Raw had a successful 11-year career as a triathlete and achieved eight top-ten positions and three medals across 26 World Triathlon races.

== Education and triathlon ==
In an interview with Winsor & Newton, Raw claimed to have started painting at around age 6 or 7. Raw did a foundation course at Newcastle College before enrolling at Loughborough University. During her time at the university, she became involved in triathlon racing in 2005. In 2009, she completed her BA in fine art.

Raw had a successful 11-year career as a triathlete and achieved eight top-ten positions and three medals across 26 World Triathlon races. She then achieved four medals in long distance (ironman) events before retiring in 2016 after years of struggling with injury. She has won the British Elite Duathlon Championships, Royal Windsor Triathlon and Ironman 70.3 Italy. She obtained a bronze medal in the 2015 ETU Middle Distance Triathlon Championships and consistently represented Great Britain as a leading contender in World Cup and World Triathlon Series races.

== Artwork ==
Raw describes herself as an expressionist/'expressive colourist', with a figurative element. She describes her landscapes as self-portraits, and has stated that she is not 'overly concerned with realism' and that she likes to work with the 'physicality of paint'. She cites Lucian Freud, Jenny Saville, Egon Schiele, Gustav Klimt and Marlene Dumas as influences for portraiture, and J. M. W. Turner and Vincent van Gogh as influences for landscapes.

Some of her works, known as 'psychological landscapes', have been described as an exploration of phantoms, encompassing elements such as dreams, individuals, and locations. Her work attempts to the interplay between the present, the hidden subconscious, and the spaces that lie in between.

== Exhibitions ==
In 2021–22, she held a solo show in Margate, displaying ‘I Dreamed I Touched the Land You See’, which involved abstract dreamscapes.

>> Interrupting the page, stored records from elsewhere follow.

<file path="src/rtl/fetch_unit_pkg.sv">
// Shared widths, addressing-mode codes and fetch FSM encoding used by fetch and decode.
package fetch_unit_pkg;

  localparam int REG_WIDTH  = 8;
  localparam int ADDR_WIDTH = 16;
  localparam int ZP_PAD     = ADDR_WIDTH - REG_WIDTH;

  // Group-01 addressing-mode field, opcode bits [4:2].
  typedef enum logic [2:0] {
    AM3_X_IND = 3'b000,
    AM3_ZPG   = 3'b001,
    AM3_IMM   = 3'b010,
    AM3_ABS   = 3'b011,
    AM3_IND_Y = 3'b100,
    AM3_ZPG_X = 3'b101,
    AM3_ABS_Y = 3'b110,
    AM3_ABS_X = 3'b111
  } am3_e;

  typedef enum logic [2:0] {
    FETCH_OP = 3'd0,
    OPER_LO  = 3'd1,
    OPER_HI  = 3'd2,
    PTR_LO   = 3'd3,
    PTR_HI   = 3'd4,
    CALC     = 3'd5,
    READY    = 3'd6
  } fetch_state_e;

endpackage

</file>
<file path="src/rtl/fetch_unit_if.sv">
// Memory read port and decoder handshake of the fetch stage; master = fetch_unit.
interface fetch_unit_if;
  import fetch_unit_pkg::*;

  logic [ADDR_WIDTH-1:0] mem_addr;
  logic                  mem_rd;
  logic [REG_WIDTH-1:0]  mem_data;
  logic                  mem_valid;
  logic [REG_WIDTH-1:0]  x_in;
  logic [REG_WIDTH-1:0]  y_in;
  logic                  pc_load;
  logic [ADDR_WIDTH-1:0] pc_in;
  logic                  instruction_done;
  logic [REG_WIDTH-1:0]  instruction;
  logic [ADDR_WIDTH-1:0] addr;
  logic                  instruction_ready;
  logic [ADDR_WIDTH-1:0] pc_out;

  modport master (
    output mem_addr, mem_rd, instruction, addr, instruction_ready, pc_out,
    input  mem_data, mem_valid, x_in, y_in, pc_load, pc_in, instruction_done
  );

  modport slave (
    input  mem_addr, mem_rd, instruction, addr, instruction_ready, pc_out,
    output mem_data, mem_valid, x_in, y_in, pc_load, pc_in, instruction_done
  );

endinterface

</file>
<file path="src/rtl/fetch_unit_ea_calc.sv">
// Combinational effective-address adder and zero-page pointer with page-0 wrap.
module fetch_unit_ea_calc
  import fetch_unit_pkg::*;
(
  input  am3_e                  mode,
  input  logic [REG_WIDTH-1:0]  op_lo,
  input  logic [REG_WIDTH-1:0]  op_hi,
  input  logic [REG_WIDTH-1:0]  ptr_lo,
  input  logic [REG_WIDTH-1:0]  ptr_hi,
  input  logic [REG_WIDTH-1:0]  x,
  input  logic [REG_WIDTH-1:0]  y,
  input  logic [ADDR_WIDTH-1:0] oper_addr,
  output logic [REG_WIDTH-1:0]  zp_ptr,
  output logic [ADDR_WIDTH-1:0] ea
);

  logic [REG_WIDTH-1:0]  zp_x;
  logic [ADDR_WIDTH-1:0] abs_base;
  logic [ADDR_WIDTH-1:0] ind_base;

  // Sums are kept at REG_WIDTH so page-zero indexing never carries into page 1.
  assign zp_x     = op_lo + x;
  assign zp_ptr   = (mode == AM3_X_IND) ? zp_x : op_lo;
  assign abs_base = {op_hi, op_lo};
  assign ind_base = {ptr_hi, ptr_lo};

  always_comb begin
    ea = '0;
    case (mode)
      AM3_X_IND: ea = ind_base;
      AM3_ZPG:   ea = {{ZP_PAD{1'b0}}, op_lo};
      AM3_IMM:   ea = oper_addr;
      AM3_ABS:   ea = abs_base;
      AM3_IND_Y: ea = ind_base + {{ZP_PAD{1'b0}}, y};
      AM3_ZPG_X: ea = {{ZP_PAD{1'b0}}, zp_x};
      AM3_ABS_Y: ea = abs_base + {{ZP_PAD{1'b0}}, y};
      AM3_ABS_X: ea = abs_base + {{ZP_PAD{1'b0}}, x};
      default:   ea = '0;
    endcase
  end

endmodule

</file>
<file path="src/rtl/fetch_unit.sv">
// 6502 fetch/effective-address stage: reads opcode, operands and pointers, presents instruction+addr.
// ZPG ready 4 cycles after opcode read (ABS 5, indirect 6); every read stalls until mem_valid.
module fetch_unit
  import fetch_unit_pkg::*;
#(
  parameter logic [ADDR_WIDTH-1:0] RESET_PC = 16'h0600
) (
  input  logic         clk,
  input  logic         reset_n,
  fetch_unit_if.master bus
);

  fetch_state_e          state, state_nxt;
  logic                  rd_armed;
  logic                  xfer;
  logic                  mem_req;
  logic [ADDR_WIDTH-1:0] req_addr;
  logic [ADDR_WIDTH-1:0] pc, pc_inc, oper_addr, addr_q, ea;
  logic [REG_WIDTH-1:0]  instr_q, op_lo, op_hi, ptr_lo, ptr_hi;
  logic [REG_WIDTH-1:0]  zp_ptr, zp_ptr_q, zp_ptr_inc;
  am3_e                  mode;

  assign mode       = am3_e'(instr_q[4:2]);
  assign pc_inc     = pc + ADDR_WIDTH'(1);
  assign zp_ptr_inc = zp_ptr_q + REG_WIDTH'(1);
  // rd_armed holds the read port idle for the first cycle out of reset.
  assign xfer       = rd_armed && bus.mem_valid;

  fetch_unit_ea_calc u_ea_calc (
    .mode      (mode),
    .op_lo     (op_lo),
    .op_hi     (op_hi),
    .ptr_lo    (ptr_lo),
    .ptr_hi    (ptr_hi),
    .x         (bus.x_in),
    .y         (bus.y_in),
    .oper_addr (oper_addr),
    .zp_ptr    (zp_ptr),
    .ea        (ea)
  );

  always_comb begin
    state_nxt = state;
    mem_req   = 1'b0;
    req_addr  = '0;
    case (state)
      FETCH_OP: begin
        mem_req  = rd_armed;
        req_addr = rd_armed ? pc : '0;
        if (xfer) state_nxt = OPER_LO;
      end
      OPER_LO: begin
        mem_req  = rd_armed;
        req_addr = pc;
        if (xfer) begin
          case (mode)
            AM3_IMM, AM3_ZPG, AM3_ZPG_X:  state_nxt = CALC;
            AM3_ABS, AM3_ABS_X, AM3_ABS_Y: state_nxt = OPER_HI;
            default:                       state_nxt = PTR_LO;
          endcase
        end
      end
      OPER_HI: begin
        mem_req  = rd_armed;
        req_addr = pc;
        if (xfer) state_nxt = CALC;
      end
      PTR_LO: begin
        mem_req  = rd_armed;
        req_addr = {{ZP_PAD{1'b0}}, zp_ptr};
        if (xfer) state_nxt = PTR_HI;
      end
      PTR_HI: begin
        mem_req  = rd_armed;
        req_addr = {{ZP_PAD{1'b0}}, zp_ptr_inc};
        if (xfer) state_nxt = CALC;
      end
      CALC:    state_nxt = READY;
      READY:   if (bus.instruction_done) state_nxt = FETCH_OP;
      default: state_nxt = FETCH_OP;
    endcase
  end

  always_ff @(posedge clk) begin
    if (!reset_n) begin
      state     <= FETCH_OP;
      rd_armed  <= 1'b0;
      pc        <= RESET_PC;
      instr_q   <= '0;
      op_lo     <= '0;
      op_hi     <= '0;
      ptr_lo    <= '0;
      ptr_hi    <= '0;
      zp_ptr_q  <= '0;
      oper_addr <= '0;
      addr_q    <= '0;
    end else begin
      state    <= state_nxt;
      rd_armed <= 1'b1;
      case (state)
        FETCH_OP: if (xfer) begin
          instr_q <= bus.mem_data;
          pc      <= pc_inc;
        end
        OPER_LO: if (xfer) begin
          op_lo     <= bus.mem_data;
          oper_addr <= pc;
          pc        <= pc_inc;
        end
        OPER_HI: if (xfer) begin
          op_hi <= bus.mem_data;
          pc    <= pc_inc;
        end
        PTR_LO: if (xfer) begin
          ptr_lo   <= bus.mem_data;
          zp_ptr_q <= zp_ptr;
        end
        PTR_HI:  if (xfer) ptr_hi <= bus.mem_data;
        CALC:    addr_q <= ea;
        READY:   if (bus.pc_load) pc <= bus.pc_in;
        default: ;
      endcase
    end
  end

  assign bus.mem_rd            = mem_req;
  assign bus.mem_addr          = req_addr;
  assign bus.instruction       = instr_q;
  assign bus.addr              = addr_q;
  assign bus.instruction_ready = (state == READY);
  assign bus.pc_out            = pc;

endmodule

</file>
<file path="src/flat_wrapper.sv">
// flat-port wrapper written by rule: the top's interface ports become plain ports
module fetch_unit_flat import fetch_unit_pkg::*;
#(
  parameter logic [ADDR_WIDTH-1:0] RESET_PC = 16'h0600
)
  (clk, reset_n, bus_mem_addr, bus_mem_rd, bus_instruction, bus_addr, bus_instruction_ready, bus_pc_out, bus_mem_data, bus_mem_valid, bus_x_in, bus_y_in, bus_pc_load, bus_pc_in, bus_instruction_done);
  fetch_unit_if bus_i ();
  input  logic clk;
  input  logic reset_n;
  output wire logic [$bits(bus_i.mem_addr)-1:0] bus_mem_addr;
  output wire logic [$bits(bus_i.mem_rd)-1:0] bus_mem_rd;
  output wire logic [$bits(bus_i.instruction)-1:0] bus_instruction;
  output wire logic [$bits(bus_i.addr)-1:0] bus_addr;
  output wire logic [$bits(bus_i.instruction_ready)-1:0] bus_instruction_ready;
  output wire logic [$bits(bus_i.pc_out)-1:0] bus_pc_out;
  input wire logic [$bits(bus_i.mem_data)-1:0] bus_mem_data;
  input wire logic [$bits(bus_i.mem_valid)-1:0] bus_mem_valid;
  input wire logic [$bits(bus_i.x_in)-1:0] bus_x_in;
  input wire logic [$bits(bus_i.y_in)-1:0] bus_y_in;
  input wire logic [$bits(bus_i.pc_load)-1:0] bus_pc_load;
  input wire logic [$bits(bus_i.pc_in)-1:0] bus_pc_in;
  input wire logic [$bits(bus_i.instruction_done)-1:0] bus_instruction_done;
  assign bus_mem_addr = bus_i.mem_addr;
  assign bus_mem_rd = bus_i.mem_rd;
  assign bus_instruction = bus_i.instruction;
  assign bus_addr = bus_i.addr;
  assign bus_instruction_ready = bus_i.instruction_ready;
  assign bus_pc_out = bus_i.pc_out;
  assign bus_i.mem_data = bus_mem_data;
  assign bus_i.mem_valid = bus_mem_valid;
  assign bus_i.x_in = bus_x_in;
  assign bus_i.y_in = bus_y_in;
  assign bus_i.pc_load = bus_pc_load;
  assign bus_i.pc_in = bus_pc_in;
  assign bus_i.instruction_done = bus_instruction_done;
  fetch_unit #(.RESET_PC(RESET_PC)) u_core (.clk(clk), .reset_n(reset_n), .bus(bus_i));
endmodule
</file>
<file path="config.mk">
export PLATFORM = sky130hd
export DESIGN_NAME = fetch_unit_flat
export DESIGN_NICKNAME = d
export VERILOG_FILES = /design/src/rtl/fetch_unit_pkg.sv /design/src/rtl/fetch_unit_if.sv /design/src/rtl/fetch_unit_ea_calc.sv /design/src/rtl/fetch_unit.sv /design/src/flat_wrapper.sv
export SDC_FILE = /design/constraint.sdc
export NUM_CORES = 1
export LEC_CHECK = 0
export ABC_AREA = 1
export CORE_ASPECT_RATIO = 1.75
export CORE_MARGIN = 5
export CORE_UTILIZATION = 25
export DETAILED_ROUTE_END_ITERATION = 6
export HOLD_SLACK_MARGIN = 0.15
export SLEW_MARGIN = 5
export SYNTH_ARGS = -nofsm -noshare
export SYNTH_HDL_FRONTEND = slang
export SYNTH_SLANG_ARGS = --single-unit
</file>
<file path="constraint.sdc">
create_clock -name clk -period 3.1 [get_ports clk]
set_clock_uncertainty 0.15 [all_clocks]
set_input_delay 0.775 -clock clk [delete_from_list [all_inputs] [get_ports clk]]
set_output_delay 0.775 -clock clk [all_outputs]
set_load 0.02 [all_outputs]
</file>
==> results of run 1 <==
cell families after synthesis:
family / share of synthesized area
buffers and inverters: 0.117
AO/OA/AOI/OAI: 0.204
adder cells (fa/ha/maj): 0.0584
AND/OR/NAND/NOR: 0.300
XOR/XNOR: 0.0141
flip-flops: 0.294
multiplexers: 0.0130
layout make-up:
type	count	area, um^2	share of cell area
inverters	154	578	0.0630
flip-flops and latches	100	2010	0.219
well taps	369	462	0.0503
multi-input cells	762	4240	0.462
clock buffers	9	225	0.0246
clock inverters	7	96.3	0.0105
repair buffers	178	1570	0.171
state kept, by name, indices dropped and copies added (netlist names):
| register | cells |
|---|---|
| u_core.oper_addr | 16 |
| u_core.bus.instruction | 8 |
| u_core.op_hi | 8 |
| u_core.zp_ptr_q | 8 |
| u_core.rd_armed | 1 |
| u_core.op_lo | 8 |
| u_core.state | 3 |
| u_core.ptr_hi | 8 |
| u_core.ptr_lo | 8 |
| u_core.bus.addr | 16 |
| u_core.bus.pc_out | 16 |
per-layer routing:
| metal | vias up | GRT usage | part of all wire |
|---|---|---|---|
| li1 | 3787 | - | - |
| met1 | 3429 | 0.177 | 0.37 |
| met2 | 177 | 0.339 | 0.54 |
| met3 | 59 | 0.0291 | 0.034 |
| met4 | 0 | 0.0863 | 0.047 |
| met5 | - | 0 | 0 |
power groups by stage:
stage | registers [mW] | clock network (mW) | logic, mW
floorplan | 1.37 | 0 | 0.295
global placement | 1.36 | 0 | 0.595
detailed placement | 1.36 | 0 | 0.596
CTS | 1.33 | 1.29 | 0.612
global route | 1.34 | 1.33 | 0.692
finish | 1.34 | 1.25 | 0.632
worst min path at each step:
stage	startpoint	to
after global placement	u_core.bus.addr[11]	u_core.bus.addr[11]
final	u_core.bus.addr[9]	u_core.bus.addr[9]
after global routing	u_core.bus.addr[13]	u_core.bus.addr[13]
after CTS	u_core.bus.addr[9]	u_core.bus.addr[9]
after floorplan	u_core.ptr_lo[0]	u_core.ptr_lo[0]
after detailed placement	u_core.bus.addr[9]	u_core.bus.addr[9]
metrics by stage:
stage	cells	power [mW]	setup slack [ns]	area, um^2	util
2_1_floorplan	1053	1.67	0.0538	6820	-
3_3_place_gp	1560	1.96	-1.05	8620	0.318
3_5_place_dp	1560	1.96	-1.05	8620	0.318
4_1_cts	1578	3.23	-0.158	9070	0.334
5_1_grt	1579	3.36	-0.152	9170	0.338
6_report	1579	3.22	-0.0644	9170	0.338
repair_timing:
item / 4_1_cts / 5_1_grt
setup buffers: 2 / 2
resized for setup: 96 / 39
endpoints found under the setup margin: 16 / 11
pin swaps: 17 / 21
tightest hold or removal path, delay by kind of cell (launching register included):
| kind | cells | cell delay, ns |
|---|---|---|
| flip-flops | 1 | 0.31 |
| AND/OR/NAND/NOR | 1 | 0.06 |
| AO/OA/AOI/OAI | 1 | 0.05 |
cells in the final DEF, fill, tap and decap left out, types with 6 or more instances in the layout:
cell type	n
a21oi_1	94
buf_4	79
clkbuf_16	9
clkdlybuf4s50_1	76
dfxtp_1	98
dlygate4sd2_1	8
ha_1	20
ha_4	7
inv_1	146
inv_2	7
mux2_2	7
nand2_1	212
nand2_2	13
nand3_1	88
nand3_2	9
nand3b_1	8
nand4_1	16
nor2_1	80
nor2_4	9
nor3_1	9
o211ai_1	8
o21ai_0	110
o21ai_1	8
xor2_1	6
==> flow_summary_export.csv, run 1 <==
group,metric,value,unit
floorplanning,core,0.0271,mm^2
cts,cts_root_buf,"clkbuf_16",
grt,grt_max_degree,65,
timing,holdWs,0.316,ns
setup_path,timing.critical_path.arrival,2.24,ns
setup_path,start_kind,"input pin",
cts,cts_max_level,3,
synthesis,synth_flop_cell,"dfxtp_1",
setup_path,r2r_end,"u_core.bus.addr[10]",
routing,drtIter0Drc,390,
setup_path,r2r-start,"u_core.bus.instruction[3]",
cells_and_area,syn_to_final_growth,34.6,%
timing,fmax,316,MHz
cells_and_area,n_antenna_cell,0,
cts,clockBufferDepth,2,
setup_path,cp_num_cells,10,
setup_path,reg2reg_slack,0.29,ns
synthesis,ys_warn_count,0,
hold_path,hold_path_class,"register to register",
grt,antenna_found_initial,0,
synthesis,yosysMostFrequentCell,"nand2_1",
timing,slew_violations,0,
synthesis,synthTopCellsByArea,"dfxtp_1 (29%), nand2_1 (12%), o21ai_0 (8.4%)",
routing,antenna_left,0,
hold_path,min_path_cells,2,
synthesis,netlist_area,0.00682,mm^2
timing,min_period_over_period,1.02,
cts,cts_tree,"yes",
routing,drc,0,
timing,post-route-worst-setup-slack,-0.0644,ns
grt,overflow,0,
cts,clock_latency,0.38,ns
timing,fin_crit,3.16,ns
pwr,clkPwrFrac,0.389,
cells_and_area,drive_gt1_frac,0.155,
timing,worst_pin_slew,0.746,ns
synthesis,synth_edf_count,0,
cts,clkTransAtPathRegs,0.07,ns
pwr,power_density,351,mW/mm^2
pwr,p_comb_frac,0.196,
place,portBuffers,102,
synthesis,synth_top_area_frac,0.294,
setup_path,path_delay_family,"adder cells",
synthesis,syn_inst,1053,
routing,routed_wl,27.0,mm
synthesis,synth_common_cells,"nand2_1 (221), inv_1 (147), o21ai_0 (114)",
pwr,p_int,2.22,mW
floorplanning,rows,80,
cts,cts_inserted_buffers,9,
pwr,netSwitchingFraction,0.312,
grt,grt_pass1_vias,7639,
place,gp_congestion,0.933,
setup_path,cp_cell_sequence,"buf_8, ha_4, fa_2, nand3_2, nand2_2, xnor2_2, o21ai_2, nand2_1, o211ai_1, buf_4",
floorplanning,die-area,0.0308,mm^2
timing,finalSetupTns,-0.130,ns
routing,routedWlPerCell,17.1,um
setup_path,worstSetupEndpointType,"output port",
cells_and_area,fill_cells,3008,
floorplanning,die_w,135,um
timing,slew-limit-headroom,0.500,
setup_path,crit_end,"bus_mem_addr[4]",
cts,cts_hold_buf,0,
routing,drtPass1Iterations,5,
synthesis,ys_types,52,
outcome,violations,"negative setup slack",
routing,via_per_inst,4.72,
routing,vias,7452,
floorplanning,die_y,228,um
cts,numClockSinks,100,
setup_path,max_stage_delay,0.39,ns
setup_path,critical_path_buf_inv_count,2,
synthesis,seq_area_frac_synth,0.294,
grt,grt_use_total,0.176,
setup_path,cp_slowest_cell,"fa_2",
setup_path,path_class,"input pin to output port",
setup_path,critical_path_required,2.17,ns
pwr,share_seq_of_total_power,0.415,
flow_run,maxCapViolations,0,
pwr,vdd_drop_max,0.205,mV
synthesis,async_flop_share,0,
floorplanning,initial_core_util,0.251,
outcome,status,"complete, but fails checks",
grt,grt_pass1_wl,42.0,mm
setup_path,reg2reg_depth,17,
setup_path,crit_fanout,3,
timing,setup_violations,4,
timing,finalHoldViolations,0,
place,dp_hpwl,21.8,mm
floorplanning,io_pins,103,
synthesis,syn_avg_cell_area,6.47,um^2
cells_and_area,fin_nets,1280,
pwr,p_leak,4.14,nW
synthesis,synth_top_cell_by_area,"dfxtp_1",
setup_path,startpoint,"bus_x_in[0]",
synthesis,synth_nets,1128,
synthesis,ys_seq_elements,100,
timing,rsz0062_at_grt,"yes",
pwr,p_switching,1.00,mW
(Power assumes the default switching activity.)
==> inputs of run 2 (changes only) <==
- CORE_UTILIZATION: 25 -> 50
- PLACE_DENSITY: default -> 0.75
==> run 2 against run 1 <==
Clock power is essentially flat. Critical endpoint unchanged. Largest power group unchanged. Die area down 48%. Wire length decreased by 18%. Worst setup slack improved by 0.018 ns. The run still ends with negative setup slack left. Utilization grew 32 points. Critical path depth unchanged. Critical path type unchanged. Clock-buffer cell count unchanged. Register-to-register slack got worse by 0.09 ns.
==> flow_summary_export.csv, run 2 (synthesized netlist as in run 1, its figures left out) <==
group,metric,value,unit
grt,grt_pass1_vias,7161,
cts,cts_max_level,3,
place,dp_cells,1345,
cells_and_area,layout.cells.non_filler,1364,
setup_path,critical_path_required,2.17,ns
timing,post-route-worst-setup-slack,-0.0467,ns
routing,via_per_inst,5.36,
setup_path,crit_fanout,3,
grt,grt_pass1_wl,35.5,mm
timing,fin_crit,3.15,ns
pwr,clkPwrFrac,0.386,
place,dp_hpwl,17.5,mm
pwr,p_switching,0.948,mW
cells_and_area,final_common_cell,"nand2_1",
outcome,status,"complete, but fails checks",
setup_path,timing.critical_path.arrival,2.22,ns
cts,cts_root_buf,"clkbuf_16",
cells_and_area,fin_nets,1260,
floorplanning,initial_core_util,0.509,
cells_and_area,design_area,0.00879,mm^2
setup_path,max_stage_delay,0.38,ns
floorplanning,rows,56,
cells_and_area,drive_gt1_frac,0.138,
cells_and_area,n_antenna_cell,0,
setup_path,cp_cell_sequence,"buf_8, ha_4, fa_2, nand3_2, nand2_2, xnor2_2, o21ai_2, nand2_1, o211ai_1, buf_4",
cts,cts_hold_buf,0,
timing,slew_violations,0,
cts,clockBufferDepth,2,
timing,min_period_over_period,1.02,
floorplanning,core,0.0134,mm^2
flow_run,maxCapViolations,0,
floorplanning,die-area,0.0162,mm^2
routing,routed_wl,22.2,mm
setup_path,start_kind,"input pin",
floorplanning,die_y,164,um
timing,finalHoldViolations,0,
place,placed_area,0.00825,mm^2
routing,routedWlPerCell,16.3,um
cells_and_area,final_cell_mix,"nand2_1 (216), inv_1 (146), o21ai_0 (110)",
cts,clock_latency,0.35,ns
grt,grt_use_total,0.275,
pwr,power_density,359,mW/mm^2
routing,vias,7308,
pwr,p_leak,4.03,nW
grt,antenna_found_initial,0,
pwr,vdd_drop_max,0.241,mV
pwr,p_comb_frac,0.192,
routing,drc,0,
setup_path,cp_slowest_cell,"fa_2",
cts,numClockSinks,100,
place,gp_congestion,0.928,
setup_path,path_class,"input pin to output port",
routing,antenna_left,0,
floorplanning,io_pins,103,
setup_path,critical_path_buf_inv_count,2,
outcome,violations,"negative setup slack",
timing,rsz0062_at_grt,"yes",
place,portBuffers,102,
cts,cts_tree,"yes",
setup_path,worstSetupEndpointType,"output port",
grt,overflow,0,
pwr,share_seq_of_total_power,0.423,
timing,worst_pin_slew,0.672,ns
timing,setup_violations,1,
pwr,netSwitchingFraction,0.300,
cells_and_area,fill_cells,1274,
floorplanning,die_w,98.3,um
routing,drtIter0Drc,448,
hold_path,hold_path_class,"register to register",
cells_and_area,syn_to_final_growth,29.0,%
timing,fmax,318,MHz
pwr,p_int,2.21,mW
grt,grt_max_degree,65,
cts,cts_inserted_buffers,9,
setup_path,path_delay_family,"adder cells",
timing,slew-limit-headroom,0.552,
routing,drtPass1Iterations,5,
cts,clkTransAtPathRegs,0.07,ns
[run 2: cell types whose count changed in the layout (fill, tap and decap cells not counted), moves of 4 or more]
cell and delta:
buf_4 -20, clkdlybuf4s50_1 +4, dlygate4sd2_1 -4, nand2_1 +4
[run 2: through the flow]
stage	TNS (ns)	power, mW	setup slack, ns	hold WS [ns]	util
floorplan	0	1.67	0.0538	0.298	-
global placement	-8.05	1.92	-1.02	0.300	0.616
detailed placement	-7.84	1.93	-1.02	0.304	0.616
CTS	-0.318	3.15	-0.128	0.315	0.650
global route	-0.341	3.29	-0.126	0.331	0.657
finish	-0.0467	3.16	-0.0467	0.313	0.657
[run 2: path summary, 6_finish.rpt]
kind                        startpoint                  to  slack, ns  cells past startpoint
max                        bus_x_in[0]     bus_mem_addr[4]      -0.05                     10
min                 u_core.bus.addr[7]  u_core.bus.addr[7]       0.31                      2
max reg2reg  u_core.bus.instruction[4]  u_core.bus.addr[4]       0.20                     17
min reg2reg         u_core.bus.addr[7]  u_core.bus.addr[7]       0.31                      2
[run 2: worst register-to-register path, stage by stage (launching register included)]
cell and delay (ns):
dfxtp_1 0.43, nand2_1 0.10, inv_1 0.09, nand2_2 0.13
buf_4 0.19, mux2_2 0.30, ha_1 0.30, nand2_1 0.09
nand2_1 0.09, inv_1 0.06, o21ai_0 0.07, buf_4 0.15
buf_4 0.13, a21oi_1 0.10, o21ai_0 0.10, nand4_1 0.13
nand3_1 0.09, a21oi_1 0.13
[run 2: final cells by class]
cell class | count | area [um^2] | area share
Tap cell | 174 | 218 | 0.0248
Multi-Input combinational cell | 762 | 4230 | 0.481
Timing Repair Buffer | 158 | 1440 | 0.164
Sequential cell | 100 | 2010 | 0.228
Inverter | 154 | 578 | 0.0657
Clock inverter | 7 | 92.6 | 0.0105
Clock buffer | 9 | 225 | 0.0256
[run 2: repair_timing]
action,CTS,global route
setup buffers,2,2
setup endpoints to repair,9,14
gates resized for setup,92,36
pin swaps,16,19
hold endpoints to repair,0,0
[run 2: layer usage]
metal | up-vias | GRT usage | routed length [um]
met3 | 40 | 0.0313 | 838
met5 | - | 0 | 0
met2 | 192 | 0.525 | 11800
met4 | 0 | 0.120 | 797
li1 | 3744 | - | -
met1 | 3332 | 0.304 | 8800
[run 2: power by group through the flow]
stage	Clock, mW	Combinational (mW)	Sequential (mW)
after floorplan	0	0.295	1.37
after global routing	1.29	0.656	1.34
after CTS	1.24	0.584	1.33
final	1.22	0.605	1.33
after detailed placement	0	0.565	1.36
after global placement	0	0.564	1.36
==> inputs of run 3 (changes only) <==
- ABC_CLOCK_PERIOD_IN_PS: default -> 3100
- GPL_ROUTABILITY_DRIVEN: default -> 0
- TNS_END_PERCENT: default -> 1
==> run 3 against run 2 <==
The run still ends with negative setup slack left. Register-to-register slack improved by 0.04 ns. Sequential share of layout area increased by 0.27 points. First-iteration DRC count grew 6.3%. Clock-buffer cell count rose by 2. Combinational power fell by 4.1%. Power down 3.0%. Largest power group unchanged.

In September 2022, Raw's artworks depicting the nude female body were displayed at an exhibition called “Behind Closed Doors” at Berlin Art Week.

In 2023, Raw was one of the artists selected for the Artist-to-Artist initiative at the Frieze Art Fair. She was proposed by renowned artist Tracey Emin for a solo exhibition at the fair. Her paintings on display were both an exploration of issues surrounding the male vs the female gaze, sexual identity, and desire, as well as a personal journey of self-discovery.

Raw's artwork has been displayed in multiple art galleries in London and Margate, including at the Fitzrovia Gallery, the Flowers Gallery, and the Woolff Gallery.